◆ **Work instructions**:
Go through the data below and return each line where the string "edit" occurs.

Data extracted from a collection
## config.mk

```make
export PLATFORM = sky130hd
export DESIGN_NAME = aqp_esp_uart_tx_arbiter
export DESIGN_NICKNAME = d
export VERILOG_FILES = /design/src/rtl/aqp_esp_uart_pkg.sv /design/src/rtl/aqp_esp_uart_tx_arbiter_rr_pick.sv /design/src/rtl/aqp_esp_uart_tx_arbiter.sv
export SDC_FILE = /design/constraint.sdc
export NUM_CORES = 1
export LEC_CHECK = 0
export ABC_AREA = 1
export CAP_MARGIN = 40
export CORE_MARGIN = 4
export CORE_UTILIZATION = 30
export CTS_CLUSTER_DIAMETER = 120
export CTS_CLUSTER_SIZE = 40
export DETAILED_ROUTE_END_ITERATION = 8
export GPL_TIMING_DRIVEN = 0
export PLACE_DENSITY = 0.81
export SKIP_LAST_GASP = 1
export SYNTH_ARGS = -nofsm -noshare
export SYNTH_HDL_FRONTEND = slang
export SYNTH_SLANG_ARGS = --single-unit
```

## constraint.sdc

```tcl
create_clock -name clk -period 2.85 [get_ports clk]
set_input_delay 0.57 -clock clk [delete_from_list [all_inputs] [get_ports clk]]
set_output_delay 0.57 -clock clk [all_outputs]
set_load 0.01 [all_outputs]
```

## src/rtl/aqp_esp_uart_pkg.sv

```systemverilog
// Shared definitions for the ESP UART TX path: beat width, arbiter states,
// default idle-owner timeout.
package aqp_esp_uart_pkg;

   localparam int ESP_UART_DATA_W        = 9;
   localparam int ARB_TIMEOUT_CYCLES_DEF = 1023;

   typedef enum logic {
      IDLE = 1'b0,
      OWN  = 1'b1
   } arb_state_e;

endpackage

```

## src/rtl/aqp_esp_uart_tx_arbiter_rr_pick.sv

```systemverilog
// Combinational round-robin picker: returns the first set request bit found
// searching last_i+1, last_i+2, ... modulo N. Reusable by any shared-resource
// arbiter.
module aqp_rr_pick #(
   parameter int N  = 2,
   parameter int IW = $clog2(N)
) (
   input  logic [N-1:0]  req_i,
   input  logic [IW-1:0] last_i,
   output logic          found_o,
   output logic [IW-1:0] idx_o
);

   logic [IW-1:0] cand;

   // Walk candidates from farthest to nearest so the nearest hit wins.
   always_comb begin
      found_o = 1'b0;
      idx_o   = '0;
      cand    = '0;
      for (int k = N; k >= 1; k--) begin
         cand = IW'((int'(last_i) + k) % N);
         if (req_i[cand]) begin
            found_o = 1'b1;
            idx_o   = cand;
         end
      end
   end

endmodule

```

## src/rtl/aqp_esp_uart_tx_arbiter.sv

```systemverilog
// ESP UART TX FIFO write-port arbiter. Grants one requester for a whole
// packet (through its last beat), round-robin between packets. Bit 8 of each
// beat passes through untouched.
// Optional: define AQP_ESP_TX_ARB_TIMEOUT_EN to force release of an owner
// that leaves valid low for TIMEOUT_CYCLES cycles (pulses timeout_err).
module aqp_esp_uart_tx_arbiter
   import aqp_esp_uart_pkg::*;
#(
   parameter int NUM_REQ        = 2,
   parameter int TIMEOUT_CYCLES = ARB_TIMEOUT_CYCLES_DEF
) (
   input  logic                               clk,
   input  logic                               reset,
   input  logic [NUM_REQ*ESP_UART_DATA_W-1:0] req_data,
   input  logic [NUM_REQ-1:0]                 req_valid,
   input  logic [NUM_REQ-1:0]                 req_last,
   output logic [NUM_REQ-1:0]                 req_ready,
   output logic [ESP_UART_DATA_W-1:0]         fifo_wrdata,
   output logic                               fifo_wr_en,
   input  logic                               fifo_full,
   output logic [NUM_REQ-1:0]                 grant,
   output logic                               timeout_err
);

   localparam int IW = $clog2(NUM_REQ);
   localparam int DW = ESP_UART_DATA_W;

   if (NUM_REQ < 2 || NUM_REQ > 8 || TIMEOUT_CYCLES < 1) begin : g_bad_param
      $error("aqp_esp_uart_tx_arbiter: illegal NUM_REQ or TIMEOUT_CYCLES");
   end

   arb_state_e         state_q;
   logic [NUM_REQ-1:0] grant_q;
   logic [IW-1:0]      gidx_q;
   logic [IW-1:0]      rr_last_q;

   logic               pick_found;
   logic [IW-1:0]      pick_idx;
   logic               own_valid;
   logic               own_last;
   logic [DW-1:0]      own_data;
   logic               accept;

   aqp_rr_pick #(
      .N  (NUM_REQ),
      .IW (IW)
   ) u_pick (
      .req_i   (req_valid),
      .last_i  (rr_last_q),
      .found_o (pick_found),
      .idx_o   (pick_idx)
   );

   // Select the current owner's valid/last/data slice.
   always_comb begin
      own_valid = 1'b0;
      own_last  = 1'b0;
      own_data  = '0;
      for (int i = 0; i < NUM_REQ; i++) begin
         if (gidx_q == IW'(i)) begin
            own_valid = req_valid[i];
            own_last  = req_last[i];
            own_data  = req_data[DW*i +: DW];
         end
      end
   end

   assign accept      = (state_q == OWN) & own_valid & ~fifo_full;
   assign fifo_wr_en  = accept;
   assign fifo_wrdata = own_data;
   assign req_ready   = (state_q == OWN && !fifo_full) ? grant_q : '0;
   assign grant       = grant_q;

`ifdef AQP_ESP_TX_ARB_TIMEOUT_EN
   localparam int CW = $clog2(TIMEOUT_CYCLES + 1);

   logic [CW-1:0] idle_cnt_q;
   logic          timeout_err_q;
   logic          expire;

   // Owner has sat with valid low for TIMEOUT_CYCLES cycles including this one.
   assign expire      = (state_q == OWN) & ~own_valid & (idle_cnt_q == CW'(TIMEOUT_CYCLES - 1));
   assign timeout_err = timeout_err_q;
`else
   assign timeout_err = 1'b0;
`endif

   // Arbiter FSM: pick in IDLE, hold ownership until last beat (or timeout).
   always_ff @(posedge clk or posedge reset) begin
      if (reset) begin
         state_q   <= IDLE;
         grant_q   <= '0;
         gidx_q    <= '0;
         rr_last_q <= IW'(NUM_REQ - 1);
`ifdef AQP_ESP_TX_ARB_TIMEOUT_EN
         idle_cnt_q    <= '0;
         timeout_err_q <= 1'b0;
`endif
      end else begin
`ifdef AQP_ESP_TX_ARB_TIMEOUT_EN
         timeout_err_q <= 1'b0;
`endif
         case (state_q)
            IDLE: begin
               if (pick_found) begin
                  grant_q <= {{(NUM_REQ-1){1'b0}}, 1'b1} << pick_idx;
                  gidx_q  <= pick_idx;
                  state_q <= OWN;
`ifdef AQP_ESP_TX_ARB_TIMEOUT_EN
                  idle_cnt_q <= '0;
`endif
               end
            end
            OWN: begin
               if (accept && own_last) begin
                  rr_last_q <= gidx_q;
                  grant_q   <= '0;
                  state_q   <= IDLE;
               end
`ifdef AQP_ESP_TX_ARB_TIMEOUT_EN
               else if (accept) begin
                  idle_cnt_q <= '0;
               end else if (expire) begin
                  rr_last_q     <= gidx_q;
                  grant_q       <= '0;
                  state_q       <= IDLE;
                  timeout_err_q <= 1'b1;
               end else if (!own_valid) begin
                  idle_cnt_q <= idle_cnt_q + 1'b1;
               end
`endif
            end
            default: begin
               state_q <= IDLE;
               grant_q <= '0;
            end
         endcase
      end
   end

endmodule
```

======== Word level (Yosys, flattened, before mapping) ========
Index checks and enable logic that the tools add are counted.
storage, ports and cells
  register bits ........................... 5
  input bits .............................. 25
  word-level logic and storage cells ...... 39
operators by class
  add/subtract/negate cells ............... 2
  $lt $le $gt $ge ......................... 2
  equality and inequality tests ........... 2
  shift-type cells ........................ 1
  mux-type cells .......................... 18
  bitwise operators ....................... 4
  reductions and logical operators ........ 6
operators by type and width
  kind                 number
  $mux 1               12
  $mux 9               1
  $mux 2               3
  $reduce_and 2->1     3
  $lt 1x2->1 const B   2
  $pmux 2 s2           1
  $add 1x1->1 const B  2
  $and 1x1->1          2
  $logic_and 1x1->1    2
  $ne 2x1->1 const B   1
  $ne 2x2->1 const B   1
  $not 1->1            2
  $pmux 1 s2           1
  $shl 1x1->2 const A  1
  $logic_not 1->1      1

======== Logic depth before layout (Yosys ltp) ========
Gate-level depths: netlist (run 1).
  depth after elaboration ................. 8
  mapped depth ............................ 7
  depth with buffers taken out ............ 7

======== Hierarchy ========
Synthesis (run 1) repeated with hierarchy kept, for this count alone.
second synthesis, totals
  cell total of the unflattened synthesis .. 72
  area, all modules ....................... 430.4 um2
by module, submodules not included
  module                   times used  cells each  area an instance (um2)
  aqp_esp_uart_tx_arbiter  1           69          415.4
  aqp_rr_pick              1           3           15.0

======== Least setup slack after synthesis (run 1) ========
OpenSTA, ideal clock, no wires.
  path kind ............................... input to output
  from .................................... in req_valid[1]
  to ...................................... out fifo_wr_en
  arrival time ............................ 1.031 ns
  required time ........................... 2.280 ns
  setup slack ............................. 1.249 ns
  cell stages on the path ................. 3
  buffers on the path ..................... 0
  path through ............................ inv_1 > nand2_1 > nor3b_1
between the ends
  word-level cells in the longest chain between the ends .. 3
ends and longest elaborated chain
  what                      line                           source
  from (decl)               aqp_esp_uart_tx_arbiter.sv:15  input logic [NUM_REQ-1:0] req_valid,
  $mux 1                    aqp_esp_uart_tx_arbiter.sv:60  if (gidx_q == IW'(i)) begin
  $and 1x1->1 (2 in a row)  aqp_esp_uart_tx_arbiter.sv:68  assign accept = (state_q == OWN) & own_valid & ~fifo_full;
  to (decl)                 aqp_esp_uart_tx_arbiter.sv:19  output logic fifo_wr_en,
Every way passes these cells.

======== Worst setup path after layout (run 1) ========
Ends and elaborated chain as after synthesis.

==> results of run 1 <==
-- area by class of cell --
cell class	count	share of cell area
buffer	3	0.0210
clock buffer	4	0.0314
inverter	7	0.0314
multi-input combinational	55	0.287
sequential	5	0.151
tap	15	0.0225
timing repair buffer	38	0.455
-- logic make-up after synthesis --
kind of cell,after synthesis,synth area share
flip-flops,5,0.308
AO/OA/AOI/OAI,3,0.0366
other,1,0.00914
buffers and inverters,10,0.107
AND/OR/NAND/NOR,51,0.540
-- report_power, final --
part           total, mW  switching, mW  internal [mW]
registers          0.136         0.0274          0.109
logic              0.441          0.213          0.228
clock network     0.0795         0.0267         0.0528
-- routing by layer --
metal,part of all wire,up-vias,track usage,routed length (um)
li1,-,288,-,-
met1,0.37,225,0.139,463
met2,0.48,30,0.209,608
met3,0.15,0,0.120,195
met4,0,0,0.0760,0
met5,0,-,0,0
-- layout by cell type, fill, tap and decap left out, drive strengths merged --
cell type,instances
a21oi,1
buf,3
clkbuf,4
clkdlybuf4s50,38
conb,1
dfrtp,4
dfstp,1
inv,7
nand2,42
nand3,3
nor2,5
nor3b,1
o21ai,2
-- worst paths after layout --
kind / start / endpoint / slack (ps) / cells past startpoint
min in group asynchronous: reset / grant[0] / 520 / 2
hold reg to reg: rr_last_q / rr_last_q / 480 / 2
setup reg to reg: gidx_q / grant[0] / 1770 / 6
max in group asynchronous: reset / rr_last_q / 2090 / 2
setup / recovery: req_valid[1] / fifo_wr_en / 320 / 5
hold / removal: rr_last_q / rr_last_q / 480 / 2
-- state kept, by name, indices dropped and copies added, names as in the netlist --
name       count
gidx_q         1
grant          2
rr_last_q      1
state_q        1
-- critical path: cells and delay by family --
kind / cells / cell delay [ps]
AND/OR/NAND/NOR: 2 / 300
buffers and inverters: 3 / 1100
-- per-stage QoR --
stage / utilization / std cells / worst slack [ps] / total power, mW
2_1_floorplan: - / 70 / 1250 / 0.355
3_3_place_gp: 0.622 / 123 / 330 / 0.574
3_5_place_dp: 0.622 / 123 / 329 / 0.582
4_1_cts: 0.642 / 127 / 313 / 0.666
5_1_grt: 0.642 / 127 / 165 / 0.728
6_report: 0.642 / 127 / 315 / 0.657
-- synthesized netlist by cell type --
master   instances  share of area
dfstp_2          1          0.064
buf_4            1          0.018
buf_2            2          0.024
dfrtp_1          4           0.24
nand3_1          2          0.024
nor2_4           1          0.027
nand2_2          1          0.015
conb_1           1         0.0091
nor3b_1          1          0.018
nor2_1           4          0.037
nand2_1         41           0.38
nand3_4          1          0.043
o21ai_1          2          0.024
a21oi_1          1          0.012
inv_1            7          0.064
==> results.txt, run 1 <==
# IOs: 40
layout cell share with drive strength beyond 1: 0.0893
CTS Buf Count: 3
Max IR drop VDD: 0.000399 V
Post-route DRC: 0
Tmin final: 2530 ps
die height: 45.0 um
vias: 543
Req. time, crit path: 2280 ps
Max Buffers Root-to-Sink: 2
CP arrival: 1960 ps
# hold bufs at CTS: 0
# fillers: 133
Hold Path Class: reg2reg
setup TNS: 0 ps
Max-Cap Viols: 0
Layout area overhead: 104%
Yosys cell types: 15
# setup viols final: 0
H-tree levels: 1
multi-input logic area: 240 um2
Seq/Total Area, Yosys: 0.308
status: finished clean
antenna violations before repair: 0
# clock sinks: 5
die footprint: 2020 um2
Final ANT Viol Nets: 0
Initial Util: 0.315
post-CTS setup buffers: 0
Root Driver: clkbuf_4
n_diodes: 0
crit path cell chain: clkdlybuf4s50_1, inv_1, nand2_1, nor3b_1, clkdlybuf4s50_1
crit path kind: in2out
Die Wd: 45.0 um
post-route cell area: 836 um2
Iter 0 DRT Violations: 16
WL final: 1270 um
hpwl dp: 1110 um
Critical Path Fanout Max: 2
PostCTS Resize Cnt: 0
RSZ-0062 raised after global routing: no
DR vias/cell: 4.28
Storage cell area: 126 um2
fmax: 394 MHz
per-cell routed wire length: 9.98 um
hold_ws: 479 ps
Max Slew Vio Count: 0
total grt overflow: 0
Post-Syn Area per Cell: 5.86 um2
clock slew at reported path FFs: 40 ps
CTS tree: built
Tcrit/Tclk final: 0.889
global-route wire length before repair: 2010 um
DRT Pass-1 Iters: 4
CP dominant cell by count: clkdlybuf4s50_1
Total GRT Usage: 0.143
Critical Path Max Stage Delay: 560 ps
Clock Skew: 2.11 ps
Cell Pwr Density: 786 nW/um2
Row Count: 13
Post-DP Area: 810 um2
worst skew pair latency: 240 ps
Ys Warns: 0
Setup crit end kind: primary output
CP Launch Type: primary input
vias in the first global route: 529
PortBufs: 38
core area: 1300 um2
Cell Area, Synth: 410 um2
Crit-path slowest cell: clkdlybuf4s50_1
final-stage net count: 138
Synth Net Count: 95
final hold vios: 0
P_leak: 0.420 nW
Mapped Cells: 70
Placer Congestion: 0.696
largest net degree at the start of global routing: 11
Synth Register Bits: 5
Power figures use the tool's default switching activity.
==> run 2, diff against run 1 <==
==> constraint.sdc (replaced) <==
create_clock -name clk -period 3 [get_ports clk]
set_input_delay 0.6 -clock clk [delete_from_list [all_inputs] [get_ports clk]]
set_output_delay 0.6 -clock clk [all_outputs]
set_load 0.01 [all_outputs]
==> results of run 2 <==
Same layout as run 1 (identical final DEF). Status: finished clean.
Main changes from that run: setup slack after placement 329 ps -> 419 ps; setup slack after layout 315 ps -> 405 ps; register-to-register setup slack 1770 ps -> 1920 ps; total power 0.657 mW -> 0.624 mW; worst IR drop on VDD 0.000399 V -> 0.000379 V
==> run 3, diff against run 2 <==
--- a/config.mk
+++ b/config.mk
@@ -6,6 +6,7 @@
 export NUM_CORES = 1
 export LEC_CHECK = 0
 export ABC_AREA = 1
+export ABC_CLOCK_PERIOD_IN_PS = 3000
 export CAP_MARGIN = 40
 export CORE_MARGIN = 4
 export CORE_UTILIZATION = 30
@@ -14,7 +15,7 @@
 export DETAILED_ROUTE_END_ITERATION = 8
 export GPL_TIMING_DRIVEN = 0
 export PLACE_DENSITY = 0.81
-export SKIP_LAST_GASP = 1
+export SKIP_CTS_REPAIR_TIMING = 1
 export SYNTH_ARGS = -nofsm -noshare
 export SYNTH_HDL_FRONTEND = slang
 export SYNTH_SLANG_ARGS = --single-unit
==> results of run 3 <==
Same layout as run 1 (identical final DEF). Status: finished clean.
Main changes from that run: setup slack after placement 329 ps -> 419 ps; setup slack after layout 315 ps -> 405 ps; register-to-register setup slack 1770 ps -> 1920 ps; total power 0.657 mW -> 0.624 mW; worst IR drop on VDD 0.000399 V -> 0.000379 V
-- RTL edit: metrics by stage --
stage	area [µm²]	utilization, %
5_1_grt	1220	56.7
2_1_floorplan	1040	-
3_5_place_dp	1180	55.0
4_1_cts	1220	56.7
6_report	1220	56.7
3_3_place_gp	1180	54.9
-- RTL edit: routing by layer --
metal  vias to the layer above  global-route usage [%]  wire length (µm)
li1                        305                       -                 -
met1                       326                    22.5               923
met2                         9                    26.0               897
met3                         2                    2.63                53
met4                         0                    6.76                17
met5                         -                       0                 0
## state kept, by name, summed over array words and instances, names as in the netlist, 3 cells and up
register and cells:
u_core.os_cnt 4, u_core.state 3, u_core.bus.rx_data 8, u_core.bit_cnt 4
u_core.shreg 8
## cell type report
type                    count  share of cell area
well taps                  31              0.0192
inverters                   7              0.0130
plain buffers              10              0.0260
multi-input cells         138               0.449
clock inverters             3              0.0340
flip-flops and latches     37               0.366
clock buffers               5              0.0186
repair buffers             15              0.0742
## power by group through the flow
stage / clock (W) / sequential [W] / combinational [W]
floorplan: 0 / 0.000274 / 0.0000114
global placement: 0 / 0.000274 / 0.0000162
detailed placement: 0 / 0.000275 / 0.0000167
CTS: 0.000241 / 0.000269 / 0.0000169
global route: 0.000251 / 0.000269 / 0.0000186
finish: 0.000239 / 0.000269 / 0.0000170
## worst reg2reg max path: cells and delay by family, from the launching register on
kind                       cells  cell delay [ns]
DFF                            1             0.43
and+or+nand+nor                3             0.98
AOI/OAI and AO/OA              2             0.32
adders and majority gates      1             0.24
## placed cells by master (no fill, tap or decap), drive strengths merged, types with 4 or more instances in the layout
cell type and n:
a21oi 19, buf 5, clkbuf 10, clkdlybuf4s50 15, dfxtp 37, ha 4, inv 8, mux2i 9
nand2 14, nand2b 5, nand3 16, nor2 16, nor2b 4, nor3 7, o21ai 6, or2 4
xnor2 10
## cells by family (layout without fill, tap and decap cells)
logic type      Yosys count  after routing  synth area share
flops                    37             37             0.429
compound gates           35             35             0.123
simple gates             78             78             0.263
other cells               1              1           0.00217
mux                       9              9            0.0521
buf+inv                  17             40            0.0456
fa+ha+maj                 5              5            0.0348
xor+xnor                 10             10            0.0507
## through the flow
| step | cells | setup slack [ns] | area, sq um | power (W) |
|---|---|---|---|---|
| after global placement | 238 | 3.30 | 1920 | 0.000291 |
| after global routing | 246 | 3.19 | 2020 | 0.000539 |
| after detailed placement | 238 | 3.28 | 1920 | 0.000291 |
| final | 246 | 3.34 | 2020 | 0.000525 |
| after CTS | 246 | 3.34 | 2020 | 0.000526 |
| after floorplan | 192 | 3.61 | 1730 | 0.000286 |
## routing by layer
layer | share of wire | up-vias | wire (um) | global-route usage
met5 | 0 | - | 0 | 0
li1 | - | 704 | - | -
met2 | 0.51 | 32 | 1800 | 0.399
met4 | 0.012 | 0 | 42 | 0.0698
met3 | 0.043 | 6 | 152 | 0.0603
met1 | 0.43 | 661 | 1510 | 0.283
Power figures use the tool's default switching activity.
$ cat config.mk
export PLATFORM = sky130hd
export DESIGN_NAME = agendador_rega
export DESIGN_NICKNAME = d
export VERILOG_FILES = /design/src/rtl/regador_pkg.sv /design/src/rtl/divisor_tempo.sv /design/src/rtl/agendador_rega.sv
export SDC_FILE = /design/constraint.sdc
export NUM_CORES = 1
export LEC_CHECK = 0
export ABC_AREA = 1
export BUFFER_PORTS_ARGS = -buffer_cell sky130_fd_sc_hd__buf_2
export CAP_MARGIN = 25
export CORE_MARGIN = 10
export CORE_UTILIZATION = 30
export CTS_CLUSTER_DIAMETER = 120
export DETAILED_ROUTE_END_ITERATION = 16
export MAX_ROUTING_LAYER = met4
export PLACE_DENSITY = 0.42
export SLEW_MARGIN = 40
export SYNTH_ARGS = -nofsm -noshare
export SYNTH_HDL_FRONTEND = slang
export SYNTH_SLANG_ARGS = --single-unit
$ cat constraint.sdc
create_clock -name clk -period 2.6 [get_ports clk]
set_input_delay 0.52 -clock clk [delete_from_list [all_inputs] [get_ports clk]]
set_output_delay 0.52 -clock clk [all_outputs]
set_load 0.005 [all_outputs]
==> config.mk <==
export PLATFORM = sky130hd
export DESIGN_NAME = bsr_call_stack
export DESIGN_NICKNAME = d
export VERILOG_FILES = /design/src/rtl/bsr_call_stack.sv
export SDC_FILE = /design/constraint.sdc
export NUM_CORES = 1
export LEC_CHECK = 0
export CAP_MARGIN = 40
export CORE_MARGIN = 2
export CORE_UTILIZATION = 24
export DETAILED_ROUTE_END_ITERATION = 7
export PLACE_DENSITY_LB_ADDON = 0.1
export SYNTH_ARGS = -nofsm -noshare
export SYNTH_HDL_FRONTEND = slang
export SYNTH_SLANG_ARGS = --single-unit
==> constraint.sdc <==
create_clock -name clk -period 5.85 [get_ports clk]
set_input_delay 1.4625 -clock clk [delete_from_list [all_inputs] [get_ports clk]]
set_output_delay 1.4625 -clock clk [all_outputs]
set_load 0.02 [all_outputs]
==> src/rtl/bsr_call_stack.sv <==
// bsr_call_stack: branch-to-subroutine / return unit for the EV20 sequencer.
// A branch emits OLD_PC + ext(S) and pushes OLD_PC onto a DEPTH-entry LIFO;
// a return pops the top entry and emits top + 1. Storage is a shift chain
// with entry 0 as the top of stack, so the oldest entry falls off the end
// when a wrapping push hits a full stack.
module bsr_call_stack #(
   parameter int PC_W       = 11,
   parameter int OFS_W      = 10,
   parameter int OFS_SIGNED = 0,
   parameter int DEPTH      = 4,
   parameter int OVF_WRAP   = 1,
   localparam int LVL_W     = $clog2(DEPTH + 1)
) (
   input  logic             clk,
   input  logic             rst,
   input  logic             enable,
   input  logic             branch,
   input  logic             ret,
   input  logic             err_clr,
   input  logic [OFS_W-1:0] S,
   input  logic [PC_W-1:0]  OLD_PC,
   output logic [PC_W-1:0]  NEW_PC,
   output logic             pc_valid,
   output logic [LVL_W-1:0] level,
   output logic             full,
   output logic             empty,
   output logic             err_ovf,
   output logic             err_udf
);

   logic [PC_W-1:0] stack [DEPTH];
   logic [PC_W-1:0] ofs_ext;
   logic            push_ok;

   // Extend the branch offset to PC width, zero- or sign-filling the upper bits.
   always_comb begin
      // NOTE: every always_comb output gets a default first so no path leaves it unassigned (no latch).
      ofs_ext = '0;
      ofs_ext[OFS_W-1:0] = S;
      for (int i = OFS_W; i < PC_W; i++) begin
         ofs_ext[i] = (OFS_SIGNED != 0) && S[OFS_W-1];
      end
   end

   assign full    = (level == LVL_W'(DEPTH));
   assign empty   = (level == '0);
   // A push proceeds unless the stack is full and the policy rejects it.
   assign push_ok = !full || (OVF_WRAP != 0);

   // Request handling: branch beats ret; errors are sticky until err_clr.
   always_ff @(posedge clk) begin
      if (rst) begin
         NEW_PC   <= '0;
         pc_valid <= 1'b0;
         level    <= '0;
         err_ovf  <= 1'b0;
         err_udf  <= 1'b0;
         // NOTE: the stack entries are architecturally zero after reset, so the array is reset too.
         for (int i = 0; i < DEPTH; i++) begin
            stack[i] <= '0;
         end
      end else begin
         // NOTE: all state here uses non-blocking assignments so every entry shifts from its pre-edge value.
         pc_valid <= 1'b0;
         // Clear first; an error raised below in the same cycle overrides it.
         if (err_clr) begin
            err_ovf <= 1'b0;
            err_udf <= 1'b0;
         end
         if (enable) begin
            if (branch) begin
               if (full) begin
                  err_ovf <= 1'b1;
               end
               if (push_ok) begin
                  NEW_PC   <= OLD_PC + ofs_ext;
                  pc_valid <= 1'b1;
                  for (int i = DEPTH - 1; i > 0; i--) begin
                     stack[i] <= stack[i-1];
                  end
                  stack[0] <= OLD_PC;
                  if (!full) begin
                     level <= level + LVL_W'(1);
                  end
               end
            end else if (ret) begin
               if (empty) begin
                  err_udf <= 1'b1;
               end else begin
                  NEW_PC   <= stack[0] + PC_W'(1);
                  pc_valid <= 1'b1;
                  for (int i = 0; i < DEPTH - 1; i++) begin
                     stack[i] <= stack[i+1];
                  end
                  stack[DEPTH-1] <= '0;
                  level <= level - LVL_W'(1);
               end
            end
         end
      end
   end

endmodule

◆ **Answer for this exercise**:
-- RTL edit: metrics by stage --
-- RTL edit: routing by layer --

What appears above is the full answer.